* ASSIGNMENT: Your answer should consist of the lines holding "down", copied from the material below.
________
Design DataAggregator, start of the top module:
module DataAggregator(
           clk, reset, bit1, bit2, bit3, bit4, read_index_yaxis, read_index_xaxis,
           out_data_yaxis, out_data_xaxis, finished
       );
Size in the first run: about 4200 flip-flops, roughly 53 I/O pins.
==> flow/config.mk <==
export PLATFORM = sky130hd
export DESIGN_NAME = DataAggregator
export DESIGN_NICKNAME = DataAggregator
export VERILOG_FILES = /design/flow/design.v
export SDC_FILE = /design/flow/constraint.sdc
export NUM_CORES = 4
export LEC_CHECK = 0
export ABC_AREA = 1
export CAP_MARGIN = 35
export CORE_MARGIN = 2
export CORE_UTILIZATION = 72
export CTS_CLUSTER_DIAMETER = 396
export CTS_CLUSTER_SIZE = 17
export HOLD_SLACK_MARGIN = 0.29
export PLACE_DENSITY_LB_ADDON = 0.19
export SETUP_SLACK_MARGIN = 0.5
export SLEW_MARGIN = 20
==> flow/constraint.sdc <==
create_clock -name core_clock -period 4.47 [get_ports {clk}]
set_input_delay 0.8940 -clock core_clock [delete_from_list [all_inputs] [get_ports {clk}]]
set_output_delay 0.8940 -clock core_clock [all_outputs]
set_load 0.01 [all_outputs]
run.sh (not shown) runs the stock make flow with config.mk's settings and CLKGATE_MAP_FILE=.
The starting point passed the timing, DRC and antenna checks.
Then changed:
ABC_AREA = default   (was 1)
CAP_MARGIN = 40   (was 35)
CTS_CLUSTER_DIAMETER = default   (was 396)
CTS_CLUSTER_SIZE = 72   (was 17)
HOLD_SLACK_MARGIN = default   (was 0.29)
PLACE_DENSITY_LB_ADDON = 0.29   (was 0.19)
SETUP_SLACK_MARGIN = default   (was 0.5)
The new run completed and failed the layout checks on negative setup slack; design area goes up by about 3%; global-route usage drops by 2.5 points; setup slack got worse by 0.52 ns; cell count decreases by 29%; clock-buffer cell count grows by 174; clock power came out higher by 40%.
Then changed:
ABC_AREA = 1   (was default)
CAP_MARGIN = 35   (was 40)
CTS_CLUSTER_SIZE = 17   (was 72)
PLACE_DENSITY_LB_ADDON = 0.19   (was 0.29)
SETUP_SLACK_MARGIN = 0.56   (was default)
Result: With this change the flow finished with timing, DRC and antenna clean. Worst hold slack degrades by 0.11 ns. Setup slack gets better by 0.58 ns. Sequential cell count stays the same. Utilization rose by 1.5 points. Power rises slightly. Die size went down slightly. Count of clock-buffer cells in the layout fell by 11. Wire length is higher by roughly a tenth.

---

DataAggregator again, from the RTL that the note above started with.
## DataAggregator
module DataAggregator(
           clk, reset, bit1, bit2, bit3, bit4, read_index_yaxis, read_index_xaxis,
           out_data_yaxis, out_data_xaxis, finished
       );
clock: 4.47 ns
lec_check: 0
abc_area: 1
cap_margin: 35
core_margin: 2
core_utilization: 72
cts_cluster_diameter: 396
cts_cluster_size: 17
hold_slack_margin: 0.29
place_density_lb_addon: 0.19
setup_slack_margin: 0.56
slew_margin: 20
The baseline completed with no timing, DRC or antenna violations.
Rerun with:
Settings changed: ABC_AREA 1 to not set, CAP_MARGIN 35 to 40, CELL_PAD_IN_SITES_GLOBAL_PLACEMENT set to 0, CORE_ASPECT_RATIO set to 1.3, CTS_CLUSTER_DIAMETER 396 to not set, CTS_CLUSTER_SIZE 17 to 18, GPL_ROUTABILITY_DRIVEN set to 1, HOLD_SLACK_MARGIN 0.29 to -0.03, PLACE_DENSITY set to 0.79, PLACE_DENSITY_LB_ADDON 0.19 to not set, SETUP_SLACK_MARGIN 0.56 to not set.
This time the run completed and failed the layout checks on setup timing.
Routed wire length went down by roughly a tenth.
Hold slack got worse by 57 ps.
Synthesized area went up slightly.
Die size went up slightly.
Non-clock buffer count went down by 40.
Synthesized cell count went down by well over a third.
Flip-flop count does not change.
Rerun with:
Settings changed: CAP_MARGIN 40 to 20, CELL_PAD_IN_SITES_GLOBAL_PLACEMENT 0 to not set, CORE_ASPECT_RATIO 1.3 to not set, CORE_UTILIZATION 72 to 64, CTS_CLUSTER_SIZE 18 to not set, GPL_ROUTABILITY_DRIVEN 1 to not set, HOLD_SLACK_MARGIN -0.03 to not set, PLACE_DENSITY 0.79 to not set.
Clock period 4.47 ns to 5.45 ns, I/O delays scaled along.
The new run completed, yet does not pass: setup timing.
Non-clock buffer count is lower by 268.
Utilization shrinks by 9.7 points.
Power decreases by 17%.
Wire length is lower by 3.8%.
Sequential cell count is unchanged.
Combinational power went down by 22%.
Rerun with:
Settings changed: CORE_UTILIZATION 64 to 17, PLACE_DENSITY set to 0.6.
Clock period 5.45 ns to 8.06 ns, I/O delays scaled along.
With this change the flow ran to the end with no violations.
Cell area came out higher by a few percent.
Routed wire length rose by a few percent.
Hold slack gets worse by 24 ps.
Clock power falls by a quarter to a third.
Final cell count is higher by well over a third.
Clock-buffer cell count rises by 2.

---

DataAggregator again, from the RTL that the note above started with.
Settings: LEC_CHECK=0, ABC_AREA=1, CAP_MARGIN=20, CELL_PAD_IN_SITES_GLOBAL_PLACEMENT=0, CORE_ASPECT_RATIO=1.16, CORE_MARGIN=2, CORE_UTILIZATION=47, CTS_CLUSTER_DIAMETER=50, CTS_CLUSTER_SIZE=53, GPL_ROUTABILITY_DRIVEN=0, GPL_TIMING_DRIVEN=1, PLACE_DENSITY=0.6, SETUP_SLACK_MARGIN=0.03, SLEW_MARGIN=20; clock period 6.4 ns.
Next try:
ABC_AREA = unset   (was 1)
CELL_PAD_IN_SITES_GLOBAL_PLACEMENT = unset   (was 0)
CORE_ASPECT_RATIO = unset   (was 1.16)
CORE_UTILIZATION = 66   (was 47)
CTS_CLUSTER_DIAMETER = unset   (was 50)
CTS_CLUSTER_SIZE = unset   (was 53)
GPL_ROUTABILITY_DRIVEN = unset   (was 0)
GPL_TIMING_DRIVEN = unset   (was 1)
PLACE_DENSITY = unset   (was 0.6)
SETUP_SLACK_MARGIN = 1.72   (was 0.03)
clock period = 6.47 ns   (was 6.4 ns; I/O delays follow)
After rerunning: The changed run finished with timing, DRC and antenna clean. Wire length goes down by roughly a tenth. Total power goes down by a few percent. Design area goes up by a few percent. Sequential share of layout area goes down by 1.4 points. Utilization goes up by 22 points. Worst setup slack gets better by 480 ps. Via count goes down by a quarter to a third. Clock-buffer cell count goes up by 73. First-iteration DRC count goes down by a little under a tenth. Clock power goes down by a little under a tenth. Register-to-register slack gets better by 310 ps.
________
* WRITTEN RESPONSE:
Result: With this change the flow finished with timing, DRC and antenna clean. Worst hold slack degrades by 0.11 ns. Setup slack gets better by 0.58 ns. Sequential cell count stays the same. Utilization rose by 1.5 points. Power rises slightly. Die size went down slightly. Count of clock-buffer cells in the layout fell by 11. Wire length is higher by roughly a tenth.
Routed wire length went down by roughly a tenth.
Non-clock buffer count went down by 40.
Synthesized cell count went down by well over a third.
Combinational power went down by 22%.
After rerunning: The changed run finished with timing, DRC and antenna clean. Wire length goes down by roughly a tenth. Total power goes down by a few percent. Design area goes up by a few percent. Sequential share of layout area goes down by 1.4 points. Utilization goes up by 22 points. Worst setup slack gets better by 480 ps. Via count goes down by a quarter to a third. Clock-buffer cell count goes up by 73. First-iteration DRC count goes down by a little under a tenth. Clock power goes down by a little under a tenth. Register-to-register slack gets better by 310 ps.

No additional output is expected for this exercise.